Preferred examples of acyl L-carnitines, pharmacologically acceptable salts of L-carnitine, acyl L-carnitines and valproic acid salts are those previously indicated.

A suitable pharmaceutical composition in unit dosage form comprises an amount of acyl L-carnitine or a pharmaceutically acceptable salt thereof equivalent to 0.3 to about 0.5 g of L-carnitine and from 0.2 to 0.5 g of sodium valproate or magnesium valproate.

The efficacy of the co-ordinated use of L-carnitine (or acyl L-carnitines) and valproate for decreasing the seizure frequency in epileptic patients has been tested in several clinical trials. One of these trials is described in detail hereinbelow.

CLINICAL TRIAL

Fortyfive patients, 20 females and 25 males, mean age 24.5±8.48 years, were included in the study.

The patients exhibited the following seizure types:

• generalized tonic clonic
• partial simple
• partial complex
• absence
• atonic
• tonic
• Lennox Gastaux

Some patients had more than one seizure type.

All of the patients had been treated only with valproate for at least six months.

Subsequently, they were treated with both valproate and L-carnitine for at least one year.

At intervals L-carnitine activity was assessed on some parameters including seizure frequency, in comparison with the pre-treatment period (valproate only, no L-carnitine). The intervals selected for all the controls were: between the start to 6 months of L-carnitine therapy, 6 months of L-carnitine therapy, and L-carnitine therapy greater than 12 months.

Parameter assessment was not carried out at prefixed dates but within the 0-6, 6-12 and greater than 12 month periods in order to evaluate the seizure frequency over a sufficiently extended time period.

SEIZURE FREQUENCY:

Following L-carnitine treatment, the seizure frequency decreased progressively and steadily with respect to the pre-treatment period.

• Pre-carnitine period vs greater than 12 months L-carnitine period, p<0.001;
• Start-6 months vs greater than 12 months L-carnitine period, p=0.0001;
• 6-12 months vs greater than 12 months L-carnitine period, p=0.0001.

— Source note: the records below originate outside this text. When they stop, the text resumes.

$ cat src/rtl/reg_pipe_hs_if.sv
// reg_pipe_hs_if: stream bundle for the reg_pipe_hs elastic pipeline.
//
// Signals (named from the pipeline's point of view):
//   d, d_vld, d_rdy  upstream handshake into the pipe
//   q, q_vld, q_rdy  downstream handshake out of the pipe
//   sclr             synchronous clear, active-high
//   occ              number of valid stages
//
// Modports:
//   master  the environment: drives d/d_vld/q_rdy/sclr, observes the rest
//   slave   the pipeline itself
interface reg_pipe_hs_if #(
    parameter int unsigned WIDTH = 8,
    parameter int unsigned OCC_W = 2
);
    logic             sclr;
    logic [WIDTH-1:0] d;
    logic             d_vld;
    logic             d_rdy;
    logic [WIDTH-1:0] q;
    logic             q_vld;
    logic             q_rdy;
    logic [OCC_W-1:0] occ;

    modport master (
        output sclr, d, d_vld, q_rdy,
        input  d_rdy, q, q_vld, occ
    );

    modport slave (
        input  sclr, d, d_vld, q_rdy,
        output d_rdy, q, q_vld, occ
    );
endinterface

$ cat src/rtl/reg_pipe_hs.sv
// reg_pipe_hs: WIDTH-bit, DEPTH-stage register pipeline with per-stage valid bits and
// valid/ready backpressure. A stage loads whenever it is empty or its contents move on,
// so bubbles collapse toward the output and the pipe absorbs up to DEPTH words.
//
// Ports:
//   sclk   system clock, rising edge
//   rst_n  asynchronous active-low reset (clears valid bits and occupancy)
//   bus    reg_pipe_hs_if.slave: d/d_vld/d_rdy in, q/q_vld/q_rdy out, sclr, occ
//
// Optional feature: define REG_PIPE_RESET_DATA_EN to put the data registers on the
// async reset and sclr (loading RST_VAL). Without it the data registers carry no reset,
// which keeps them SRL/retiming friendly; q is then unspecified until q_vld first rises.
module reg_pipe_hs #(
    parameter int unsigned     WIDTH   = 8,
    parameter int unsigned     DEPTH   = 3,
    parameter logic [WIDTH-1:0] RST_VAL = '0,
    parameter int unsigned     OCC_W   = 2
) (
    input  logic          sclk,
    input  logic          rst_n,
    reg_pipe_hs_if.slave  bus
);

    logic [WIDTH-1:0] data_q [DEPTH];
    logic [DEPTH-1:0] vld_q;
    logic [DEPTH-1:0] adv;
    logic             any_empty;
    logic [OCC_W-1:0] occ_q;
    logic [OCC_W-1:0] occ_d;
    logic             in_xfer;
    logic             out_xfer;

    // adv[i] = ~vld[i] | adv[i+1], unrolled as "some stage at or after i is empty, or
    // the output is draining" so no signal feeds back on itself.
    always_comb begin
        any_empty = 1'b0;
        adv       = '0;
        for (int i = DEPTH - 1; i >= 0; i--) begin
            any_empty = any_empty | ~vld_q[i];
            adv[i]    = any_empty | bus.q_rdy;
        end
    end

    assign bus.d_rdy = adv[0] & ~bus.sclr & rst_n;
    assign bus.q     = data_q[DEPTH-1];
    assign bus.q_vld = vld_q[DEPTH-1];
    assign bus.occ   = occ_q;

    assign in_xfer  = bus.d_vld & bus.d_rdy;
    assign out_xfer = vld_q[DEPTH-1] & bus.q_rdy;

    // Both transfers in one cycle leave occupancy unchanged.
    always_comb begin
        occ_d = occ_q + OCC_W'(in_xfer) - OCC_W'(out_xfer);
    end

    always_ff @(posedge sclk or negedge rst_n) begin
        if (!rst_n) begin
            vld_q <= '0;
        end else if (bus.sclr) begin
            vld_q <= '0;
        end else begin
            if (adv[0]) vld_q[0] <= bus.d_vld;
            for (int i = 1; i < DEPTH; i++) begin
                if (adv[i]) vld_q[i] <= vld_q[i-1];
            end
        end
    end

    always_ff @(posedge sclk or negedge rst_n) begin
        if (!rst_n) begin
            occ_q <= '0;
        end else if (bus.sclr) begin
            occ_q <= '0;
        end else begin
            occ_q <= occ_d;
        end
    end

`ifdef REG_PIPE_RESET_DATA_EN
    always_ff @(posedge sclk or negedge rst_n) begin
        if (!rst_n) begin
            for (int i = 0; i < DEPTH; i++) data_q[i] <= RST_VAL;
        end else if (bus.sclr) begin
            for (int i = 0; i < DEPTH; i++) data_q[i] <= RST_VAL;
        end else begin
            if (adv[0]) data_q[0] <= bus.d;
            for (int i = 1; i < DEPTH; i++) begin
                if (adv[i]) data_q[i] <= data_q[i-1];
            end
        end
    end
`else
    // No reset or clear on data: a stage shifting under sclr only loads don't-care
    // values because its valid bit is cleared at the same edge.
    always_ff @(posedge sclk) begin
        if (adv[0]) data_q[0] <= bus.d;
        for (int i = 1; i < DEPTH; i++) begin
            if (adv[i]) data_q[i] <= data_q[i-1];
        end
    end
`endif

endmodule

$ cat src/flat_wrapper.sv
// flat-port wrapper written by rule: the top's interface ports become plain ports
module reg_pipe_hs_flat 
#(
    parameter int unsigned     WIDTH   = 8,
    parameter int unsigned     DEPTH   = 3,
    parameter logic [WIDTH-1:0] RST_VAL = '0,
    parameter int unsigned     OCC_W   = 2
)
  (sclk, rst_n, bus_sclr, bus_d, bus_d_vld, bus_q_rdy, bus_d_rdy, bus_q, bus_q_vld, bus_occ);
  reg_pipe_hs_if #(.WIDTH(WIDTH), .OCC_W(OCC_W)) bus_i ();
  input  logic sclk;
  input  logic rst_n;
  input wire logic [$bits(bus_i.sclr)-1:0] bus_sclr;
  input wire logic [$bits(bus_i.d)-1:0] bus_d;
  input wire logic [$bits(bus_i.d_vld)-1:0] bus_d_vld;
  input wire logic [$bits(bus_i.q_rdy)-1:0] bus_q_rdy;
  output wire logic [$bits(bus_i.d_rdy)-1:0] bus_d_rdy;
  output wire logic [$bits(bus_i.q)-1:0] bus_q;
  output wire logic [$bits(bus_i.q_vld)-1:0] bus_q_vld;
  output wire logic [$bits(bus_i.occ)-1:0] bus_occ;
  assign bus_i.sclr = bus_sclr;
  assign bus_i.d = bus_d;
  assign bus_i.d_vld = bus_d_vld;
  assign bus_i.q_rdy = bus_q_rdy;
  assign bus_d_rdy = bus_i.d_rdy;
  assign bus_q = bus_i.q;
  assign bus_q_vld = bus_i.q_vld;
  assign bus_occ = bus_i.occ;
  reg_pipe_hs #(.WIDTH(WIDTH), .DEPTH(DEPTH), .RST_VAL(RST_VAL), .OCC_W(OCC_W)) u_core (.sclk(sclk), .rst_n(rst_n), .bus(bus_i));
endmodule
$ cat config.mk
export PLATFORM = sky130hd
export DESIGN_NAME = reg_pipe_hs_flat
export DESIGN_NICKNAME = d
export VERILOG_FILES = /design/src/rtl/reg_pipe_hs_if.sv /design/src/rtl/reg_pipe_hs.sv /design/src/flat_wrapper.sv
export SDC_FILE = /design/constraint.sdc
export NUM_CORES = 1
export LEC_CHECK = 0
export CAP_MARGIN = 20
export CORE_AREA = 2 2 54 56
export CTS_CLUSTER_SIZE = 30
export DETAILED_ROUTE_END_ITERATION = 7
export DIE_AREA = 0 0 56 58
export PLACE_DENSITY = 0.66
export SYNTH_ARGS = -nofsm -noshare
export SYNTH_HDL_FRONTEND = slang
export SYNTH_SLANG_ARGS = --single-unit
$ cat constraint.sdc
create_clock -name sclk -period 1.5 [get_ports sclk]
set_clock_uncertainty 0.15 [all_clocks]
set_input_delay 0.3 -clock sclk [delete_from_list [all_inputs] [get_ports sclk]]
set_output_delay 0.3 -clock sclk [all_outputs]
set_load 0.05 [all_outputs]
==> metrics.cfg, run 1 <==
[final_layout]
design_area_um2 = 1614
final_common_cell = edfxtp_1
nNetsFinal = 106
layout-drive-gt1-share = 0.4130
diodes = 0
syn_to_final_growth_pct = 53.57
final_cell_mix = edfxtp_1 (24), buf_12 (13), clkdlybuf4s50_1 (11), buf_4 (6)

[route]
drt_pre_antenna_iters = 4
vias = 538
routed_wl_um = 1528
drc = 0
wl_per_cell_um = 12.42
drt_iter0_drc = 24
vias_per_cell = 4.374
ant_nets = 0

[sta]
min_period_ns = 1.741
slew_headroom = 0.8847
slew_viol_final = 0
fmax_mhz = 574.2
finalSetupViolCount = 20
rsz0062_at_grt = true
worst_pin_slew_ns = 0.1730
min_period_over_period = 1.161
hold_violations = 0
setup_slack_ns = -0.2415

[logic_synthesis]
synthTopCellsByArea = edfxtp_1 (69%), dfrtp_1 (12%), buf_4 (5.7%), ha_1 (2.4%), xnor3_1 (2.1%)
synth.avg_cell_area_um2 = 18.77
synth_cell_types = 15
syn_area_um2 = 1051
synthCells = 56
synth-seq-area-share = 0.8048
synth_warnings = 0
ys_seq_elements = 29
synth_top_area_share = 0.6857
synth_area_leader_cell = edfxtp_1
syn_nets = 71

[clock_tree]
h-tree-depth = 2
clkLatencyLatePin_ns = 0.31
clk_path_buf_depth = 2
root_buffer = clkbuf_4
cts_made_buffers = 5
cts-hold-fix-buffers = 0
cts_tree = done
cts_sinks = 29
path_clk_slew_ns = 0.09

[global_routing]
grt_pass1_vias = 549
grt_pass1_wl_um = 2421
grt_overflow = 0
grt_antenna_before_repair = 0
grt_max_degree = 10
grtUsageTotal = 0.1075

[setup_path]
cp-start-kind = register
critPathKind = register to output pin
arrival_ns = 1.29
cp.required_ns = 1.05
timing.rr.start = u_core.vld_q[2]
cp-startpoint = u_core.vld_q[2]
end_kind = output pin
r2r_cells = 8
timing.rr.end = u_core.bus.occ[1]
crit_path_end = bus_d_rdy
cp_max_fo = 2
r2r_slack_ns = -0.14

[placement]
dpl_cell_area_um2 = 1468
dpl_worst_slack_ns = -0.4190
port_buffers = 24
gp_congestion = 0.5770
dpl.hpwl_um = 989.3

[die]
rows = 19
start_util = 0.3947
die_h_um = 58
dieArea_um2 = 3248
core-area_um2 = 2663
pin_count = 25
die_w_um = 56

[outcome]
outcome = complete, but fails checks
violations = negative setup slack

[pwr]
p_leak_uw = 0.0006852
p_per_area_nw_per_um2 = 1103
ir_drop_mv = 1.101

[job]
maxCapViolCount = 0

[hold_path]
min_path_type = input port to async pin

-- critical path: stages, from the launching register on --
cell	delay, ns
dfrtp_2	0.42
buf_6	0.12
nand4b_4	0.07
and3b_2	0.22
buf_12	0.14
-- worst min path at each step --
stage / endpoint / slack (ns) / cells after the start
6_report: u_core.bus.occ[0] / 0.14 / 2
3_3_place_gp: u_core.data_q[0][22] / 0.25 / 0
3_5_place_dp: u_core.data_q[0][20] / 0.25 / 0
2_1_floorplan: u_core.bus.occ[0] / -0.15 / 0
5_1_grt: u_core.bus.occ[0] / 0.15 / 2
4_1_cts: u_core.vld_q[2] / 0.14 / 2
-- cells in the mapped netlist, drive strengths merged --
cell,instances
edfxtp,24
buf,8
dfrtp,5
inv,5
a21oi,3
ha,2
and2,1
and3b,1
and4b,1
nand2b,1
nand3b,1
nand4b,1
nor2,1
nor2b,1
xnor3,1
-- kinds of logic after synthesis --
kind of cell	share of synthesized area
adders and majority gates	0.02381
DFF	0.8048
and+or+nand+nor	0.06072
AOI/OAI and AO/OA	0.01428
xor gates and xnor gates	0.02143
buffers and inverters	0.07500
-- area by class of cell --
| type | count | area [um^2] |
|---|---|---|
| Fill cell | 213 | 1049 |
| Sequential cell | 29 | 848.3 |
| Timing Repair Buffer | 36 | 480.5 |
| Multi-Input combinational cell | 14 | 152.6 |
| Clock buffer | 6 | 41.29 |
| Tap cell | 31 | 38.79 |
| Clock inverter | 2 | 33.78 |
| Inverter | 5 | 18.77 |
-- power by group --
| group | internal, uW | total (uW) | leakage, uW | switching, uW |
|---|---|---|---|---|
| Combinational | 134 | 244 | 0.000328 | 110 |
| Clock | 347 | 591 | 0.0000399 | 245 |
| Sequential | 919 | 945 | 0.000318 | 25.4 |
-- flip-flops by register name (all words and copies together), names as in the netlist --
| register | count |
|---|---|
| u_core.bus.occ | 2 |
| u_core.data_q | 24 |
| u_core.vld_q | 3 |
-- routing by layer --
| layer | share of wire | routed length (um) | GRT usage |
|---|---|---|---|
| met1 | 0.34 | 527 | 0.1051 |
| met2 | 0.57 | 871 | 0.1899 |
| met3 | 0.075 | 114 | 0.04688 |
| met4 | 0.0092 | 14 | 0.06122 |
| met5 | 0 | 0 | 0 |
-- per-stage QoR --
stage,cells,setup TNS (ns),power [uW],util,hold slack [ns]
floorplan,56,-0.3854,1066,-,-0.1456
global placement,110,-3.673,1191,0.5512,0.2514
detailed placement,110,-4.529,1197,0.5512,0.2545
CTS,122,-0.6819,1787,0.5940,0.1390
global route,123,-2.441,1863,0.6062,0.1504
finish,123,-1.522,1780,0.6062,0.1413
-- what timing repair did --
action / CTS / global route
setup endpoints to repair: 3 / 13
setup buffers: 4 / 3
resized for setup: 4 / 7
pin swaps: 3 / 2
Power figures use the tool's default switching activity.
==> run 2, diff against run 1 <==
- CORE_AREA: 2 2 54 56 -> 2 2 51 53
- DIE_AREA: 0 0 56 58 -> 0 0 53 55
- PLACE_DENSITY: 0.66 -> 0.7
- SKIP_LAST_GASP: default -> 1
- clock period: 1.5 -> 1.8 ns (I/O delays scaled with it)
==> run 2 against run 1 <==
  * The flow now finishes without violations
  * Die area decreased by 10%
  * Combinational power decreased by 39%
  * Sequential power decreased by 18%
  * Critical endpoint unchanged
  * Largest cell class unchanged
  * Highest routed layer unchanged
==> metrics.cfg, run 2 (synthesis gave the netlist of run 1 again) <==
[outcome]
outcome = finished, final reports clean  ; was complete, but fails checks

[clock_tree]
clkLatencyLatePin_ns = 0.31  ; about the same
cts_tree = done  ; unchanged
path_clk_slew_ns = 0.08  ; was 0.09 ns
cts_made_buffers = 5  ; unchanged
cts_sinks = 29  ; unchanged
cts-hold-fix-buffers = 0  ; unchanged
h-tree-depth = 2  ; unchanged
clk_path_buf_depth = 2  ; unchanged
root_buffer = clkbuf_4  ; unchanged

[route]
drc = 0  ; unchanged
routed_wl_um = 1241  ; was 1528 um
vias_per_cell = 4.261  ; was 4.374
ant_nets = 0  ; unchanged
vias = 490  ; was 538
drt_pre_antenna_iters = 4  ; unchanged
wl_per_cell_um = 10.79  ; was 12.42 um
drt_iter0_drc = 4  ; was 24

[setup_path]
crit_chain = nand4b_4 -> and3b_1 -> buf_6  ; was buf_6 -> nand4b_4 -> and3b_2 -> buf_12
max_stage_delay_ns = 0.44  ; was 0.42 ns
cp-start-kind = register  ; unchanged
cp_max_fo = 4  ; was 2
arrival_ns = 1.20  ; was 1.29 ns
crit_slowest_cell = dfrtp_2  ; unchanged
cp-startpoint = u_core.vld_q[2]  ; unchanged
cp.required_ns = 1.29  ; was 1.05 ns
crit_buf_inv = 1  ; was 2
end_kind = output pin  ; unchanged
critPathKind = register to output pin  ; unchanged
cp_top_family = flip-flops  ; unchanged
timing.rr.start = u_core.vld_q[2]  ; unchanged

[pwr]
p_leak_uw = 0.0005997  ; was 0.0006852 uW
p_per_area_nw_per_um2 = 1029  ; was 1103 nW/um^2
ir_drop_mv = 0.7781  ; was 1.101 mV
total_power_uw = 1416  ; was 1780 uW

[final_layout]
final_common_cell = edfxtp_1  ; unchanged
layout-drive-gt1-share = 0.2941  ; was 0.4130
largest_reg_flops = 24  ; unchanged
regMostFlops = u_core.data_q  ; unchanged
nNetsFinal = 99  ; was 106
fin_util = 0.5820  ; was 0.6062
fill_cells = 195  ; was 213
diodes = 0  ; unchanged
syn_to_final_growth_pct = 30.95  ; was 53.57%
final_cell_mix = edfxtp_1 (24), buf_4 (15), clkdlybuf4s50_1 (11), inv_1 (5), clkbuf_4 (5)  ; was edfxtp_1 (24), buf_12 (13), clkdlybuf4s50_1 (11), buf_4 (6)
regArea_um2 = 847.1  ; was 848.3 um^2
multi_input_area_um2 = 135.1  ; was 152.6 um^2

[global_routing]
grt_overflow = 0  ; unchanged
grtUsageTotal = 0.1036  ; was 0.1075
grt_antenna_before_repair = 0  ; unchanged
grt_max_degree = 10  ; unchanged
grt_pass1_wl_um = 1897  ; was 2421 um
grt_pass1_vias = 434  ; was 549

[die]
die_h_um = 55  ; was 58 um
rows = 18  ; was 19
dieArea_um2 = 2915  ; was 3248 um^2
pin_count = 25  ; unchanged
die_w_um = 53  ; was 56 um
core-area_um2 = 2365  ; was 2663 um^2
start_util = 0.4444  ; was 0.3947

[sta]
min_period_ns = 1.714
finalSetupViolCount = 0  ; was 20
hold_violations = 0  ; unchanged
min_period_over_period = 0.9524
fmax_mhz = 583.3
slew_viol_final = 0  ; unchanged
slew_headroom = 0.7276  ; was 0.8847
rsz0062_at_grt = false  ; was true
worst_pin_slew_ns = 0.4074  ; was 0.1730 ns

[placement]
port_buffers = 24  ; unchanged
gp_congestion = 0.7624  ; was 0.5770

[hold_path]
min_path_type = input port to async pin  ; unchanged

[job]
maxCapViolCount = 0  ; unchanged

run 2: cell types whose count changed in the layout (fill, tap and decap cells not counted), sizes merged:
cell,change
buf,-7
run 2: worst paths after layout:
| check | slack [ns] | depth (start not counted) | end |
|---|---|---|---|
| worst max-delay path | 0.09 | 3 | bus_d_rdy |
| worst min-delay path | 0.22 | 2 | u_core.bus.occ[0] |
| worst max register to register | 0.24 | 6 | u_core.bus.occ[1] |
| worst min register to register | 0.27 | 0 | u_core.data_q[0][17] |
| max in group asynchronous | 1.16 | 2 | u_core.vld_q[2] |
| min in group sclk | 0.27 | 0 | u_core.data_q[0][17] |
run 2: final cells by class:
cell class	instances	area share
Tap cell	30	0.02727
Multi-Input combinational cell	14	0.09818
Inverter	5	0.01364
Clock inverter	2	0.02455
Sequential cell	29	0.6155
Timing Repair Buffer	29	0.1909
Clock buffer	6	0.03000
run 2: metal layers:
metal,track usage,wire (um)
met5,0,0
met4,0.06410,8
met3,0.07258,102
met2,0.1458,616
met1,0.1133,514
run 2: repair_timing:
action / CTS / global route
endpoints found under the setup margin: 1 / 1
hold endpoints to repair: 0 / 0
buffers inserted: 0 / 2
gates resized for setup: 3 / 0
run 2: per-stage QoR:
step | hold slack (ns) | setup slack, ns | instances | setup TNS [ns] | instance area [um^2]
2_1_floorplan | -0.08559 | 0.02490 | 56 | 0 | 1052
3_3_place_gp | 0.2538 | -0.1424 | 105 | -0.3917 | 1275
3_5_place_dp | 0.2545 | -0.1656 | 105 | -0.4784 | 1275
4_1_cts | 0.2088 | 0.03491 | 113 | 0 | 1361
5_1_grt | 0.2132 | 0.004482 | 115 | 0 | 1376
6_report | 0.2239 | 0.08570 | 115 | 0 | 1376
run 2: power breakdown:
group          leakage [uW]  internal, uW  switching (uW)
clock             0.0000399           289             200
combinational      0.000241          63.1            85.4
sequential         0.000319           765            13.4
==> patch (config.mk and constraints of run 2) <==
`WIDTH` is set to 8 in 3 places; all go to 10.
--- a/src/rtl/reg_pipe_hs_if.sv
+++ b/src/rtl/reg_pipe_hs_if.sv
@@ -10,7 +10,7 @@
 //   master  the environment: drives d/d_vld/q_rdy/sclr, observes the rest
 //   slave   the pipeline itself
 interface reg_pipe_hs_if #(
-    parameter int unsigned WIDTH = 8,
+    parameter int unsigned WIDTH = 10,
     parameter int unsigned OCC_W = 2
 );
     logic             sclr;
--- a/src/rtl/reg_pipe_hs.sv
+++ b/src/rtl/reg_pipe_hs.sv
@@ -11,7 +11,7 @@
 // async reset and sclr (loading RST_VAL). Without it the data registers carry no reset,
 // which keeps them SRL/retiming friendly; q is then unspecified until q_vld first rises.
 module reg_pipe_hs #(
-    parameter int unsigned     WIDTH   = 8,
+    parameter int unsigned     WIDTH   = 10,
     parameter int unsigned     DEPTH   = 3,
     parameter logic [WIDTH-1:0] RST_VAL = '0,
     parameter int unsigned     OCC_W   = 2
--- a/src/flat_wrapper.sv
+++ b/src/flat_wrapper.sv
@@ -1,7 +1,7 @@
 // flat-port wrapper written by rule: the top's interface ports become plain ports
 module reg_pipe_hs_flat 
 #(
-    parameter int unsigned     WIDTH   = 8,
+    parameter int unsigned     WIDTH   = 10,
     parameter int unsigned     DEPTH   = 3,
     parameter logic [WIDTH-1:0] RST_VAL = '0,
     parameter int unsigned     OCC_W   = 2
Ports: changed (resized bus_d and bus_q); port bits go from 25 to 29. No check against the original RTL was run, so the function may have changed too.
==> patch against run 2 <==
First-iteration DRC count rose to 3.5 times the old value. Hold slack worse by 9.9 ps. Clock power fell by 22%. Total power is 5.8% higher. Largest cell class unchanged. Wire length up 23%. Synthesized area increased by 19%. Combinational power is 18% higher. Sequential cell count increased by 6. Cell area up 18%. Worst setup slack got worse by 38 ps. Utilization increased by 10 points.
==> patch: results (changes against run 2) <==
stage	metric	value	unit	change
power	ir_worst_vdd	0.000775	V	-0.38%
critical_path	crit_slowest_cell	clkdlybuf4s50_1		
global_route	antenna_found_initial	0		unchanged
synthesis	synthAdderAreaFrac	2.01	%	-0.37 points
run_status	status	finished clean		
synthesis	synth.net_count	81		+14%
global_route	grt_start_max_net_pins	12		+2
place	globalplace.congestion	0.637		-16%
place	place_inst	119		+13%
critical_path	crit_family	buffers and inverters		
place	post-place-ws	-187	ps	-21.3 ps
layout	fin_nets	114		+15%
layout	fill_cells	165		-15%
global_route	grt.total_usage	13.3	%	+2.9 points
timing	slew_headroom	89.2	%	+16 points
synthesis	synth_compound_area_share	1.20	%	-0.22 points
synthesis	synthTopCellsByArea	edfxtp_1 72%, dfrtp_1 10%, buf_4 6.0%		
critical_path	max_stage_delay	520	ps	+80 ps
synthesis	yosysSeqAreaShare	82.3	%	+1.9 points
layout	drive_gt1_share	31.6	%	+2.2 points
layout	final_area	1620	µm²	+18%
synthesis	synth_area_per_cell	19.5	µm²	+3.7%
synthesis	synth_top_cells_by_count	30 x edfxtp_1, 10 x buf_4, 5 x dfrtp_1, 5 x inv_1, 3 x a21oi_1		
layout	largest_reg_flops	30		+25%
power	leakage	0.692	nW	+15%
routing	routed_via_density	4.58		+7.4%
synthesis	synthXorXnorAreaFrac	1.81	%	-0.34 points
routing	first_iter_violations	14		+10
layout	layoutNonFillerInstCount	128		+11%
place	placed_area	1550	µm²	+21%
place	io_buffers	28		+17%
critical_path	cp.arrival	1240	ps	+40 ps
global_route	grt_pass1_wl	2500	µm	+32%
synthesis	synth-edff-count	30		+25%
-- patch: cell types whose count changed after synthesis, sizes merged --
| cell | change |
|---|---|
| buf | +2 |
| edfxtp | +6 |
-- patch: timing repair --
action,4_1_cts,5_1_grt
setup buffers,0,1
resized for setup,3,0
setup endpoints to repair,1,1
-- patch: layer usage --
metal	vias to the layer above	GRT usage, %	part of all wire (%)	wire length (µm)
met5	-	0	0	0
met2	24	21.9	53	806
met1	268	13.3	39	593
li1	292	-	-	-
met4	0	6.41	0.79	12
met3	2	8.06	7.5	115
-- patch: cell type report --
type	instances	area [µm²]	share of cell area, %
Multi-Input combinational cell	14	136	8.43
Inverter	5	18.8	1.16
Clock inverter	3	15.0	0.928
Sequential cell	35	1030	63.5
Timing Repair Buffer	36	345	21.3
Clock buffer	5	37.5	2.32
Tap cell	30	37.5	2.32
-- patch: report_power, final --
part	switching (mW)	total [mW]	leakage, nW	internal (mW)
clock network	0.239	0.382	0.0263	0.143
registers	0.0153	0.942	0.383	0.927
logic	0.0990	0.174	0.283	0.0747
-- patch: kinds of logic (layout without fill, tap and decap cells) --
family / count (synthesis) / after routing
flip-flops: 35 / 35
buffers and inverters: 15 / 49
AND/OR/NAND/NOR: 8 / 8
AO/OA/AOI/OAI: 3 / 3
adder cells (fa/ha/maj): 2 / 2
XOR/XNOR: 1 / 1
-- patch: final timing paths --
| kind | startpoint | slack [ps] | to |
|---|---|---|---|
| max in group asynchronous | rst_n | 1160 | u_core.vld_q[2] |
| worst max-delay path | rst_n | 50 | bus_d_rdy |
| min in group sclk | u_core.data_q[0][17] | 280 | u_core.data_q[0][27] |
| worst min register to register | u_core.data_q[0][17] | 280 | u_core.data_q[0][27] |
| worst max register to register | u_core.vld_q[2] | 230 | u_core.bus.occ[1] |
| worst min-delay path | rst_n | 210 | u_core.bus.occ[0] |
-- patch: stage by stage --
stage	hold slack (ps)	power, mW
after floorplan	-85.6	1.07
after global placement	253	1.13
after detailed placement	255	1.13
after CTS	204	1.52
after global routing	210	1.57
final	214	1.50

The effect was most pronounced after the first 6 months of L-carnitine therapy and continued to enhance after 1 year of L-carnitine therapy. The effect appeared to be independent on valproate dosage and serum concentration.

Claims (7)

1. Use of L-carnitine or an acyl L-carnitine wherein the acyl group has 2-8, preferably 2-6, carbon atoms or their pharmacologically acceptable salts and a pharmacologically acceptable salt of valproic acid for producing a medicament for decreasing the seizure frequency in epileptic patients.
2. The use of claim 1 wherein the acyl L-carnitine is selected from acetyl, propionyl, butyryl, valeryl and isovaleryl L-carnitine.
3. The use of claims 1 or 2 wherein the pharmacologically acceptable salt of L-carnitine or acyl L-carnitine is selected from inner salt, chloride, bromide, orotate, acid aspartate, acid citrate, acid phosphate, fumarate and acid fumarate, lactate, maleate and acid maleate, acid oxalate, acid sulphate, glucose phosphate, tartrate and acid tartrate.
4. The use according to anyone of the preceding claims wherein the pharmacologically acceptable salt of valproic acid is selected from sodium valproate and magnesium valproate.
5. A pharmaceutical composition for decreasing the seizure frequency in epileptic patients which comprises an acyl L-carnitine wherein the acyl group is a linear or branched acyl having 2-8, preferably 2-6, carbon atoms or a pharmacologically acceptable salt thereof and a pharmacologically acceptable salt of valproic acid.
6. The pharmaceutical composition of claim 5 wherein the acyl L-carnitine is selected from acetyl, propionyl, butyryl, valeryl and isovaleryl L-carnitine and the pharmacologically acceptable salt of valproic acid is selected from sodium valproate and magnesium valproate.
7. The pharmaceutical composition of claims 5 or 6 in unit dosage form comprising an amount of acyl L-carnitine or a pharmacologically acceptable salt thereof equivalent to 0.3-0.5 g of L-carnitine and from 0.2 to 0.5 g of sodium valproate or magnesium valproate.